*DATA RECORDS:*
==> design/flow/run.sh <==
#!/bin/bash
# OpenROAD 26Q1-2900-gdf79404cd8, Yosys 0.63+post, stock flow scripts
make -C /OpenROAD-flow-scripts/flow DESIGN_CONFIG=/design/flow/config.mk WORK_HOME=/design/flow/orfs finish
==> design/flow/config.mk <==
export PLATFORM = sky130hd
export DESIGN_NAME = pipeline1
export DESIGN_NICKNAME = pipeline1
export VERILOG_FILES = /design/flow/design.v
export SDC_FILE = /design/flow/constraint.sdc
export NUM_CORES = 4
export LEC_CHECK = 1
export CORE_AREA = 10 10 525 525
export DIE_AREA = 0 0 535 535
==> design/flow/constraint.sdc <==
current_design pipeline1

set clk_period 1.2
set clk_io_pct 0.2

create_clock -name clk0 -period $clk_period [get_ports {clk}]
create_clock -name clk1 -period $clk_period [get_ports {reset}]
create_clock -name clk2 -period $clk_period [get_ports {stall}]

set non_clock_inputs [all_inputs -no_clocks]
set_input_delay [expr $clk_period * $clk_io_pct] -clock clk0 $non_clock_inputs
set_output_delay [expr $clk_period * $clk_io_pct] -clock clk0 [all_outputs]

*AIM OF THE TASK:*
Nothing outside the span should appear: transcribe the lines from the one containing "create_clock -name clk1" through the last line of the records.

*EXERCISE ANSWER:*
create_clock -name clk1 -period $clk_period [get_ports {reset}]
create_clock -name clk2 -period $clk_period [get_ports {stall}]

set non_clock_inputs [all_inputs -no_clocks]
set_input_delay [expr $clk_period * $clk_io_pct] -clock clk0 $non_clock_inputs
set_output_delay [expr $clk_period * $clk_io_pct] -clock clk0 [all_outputs]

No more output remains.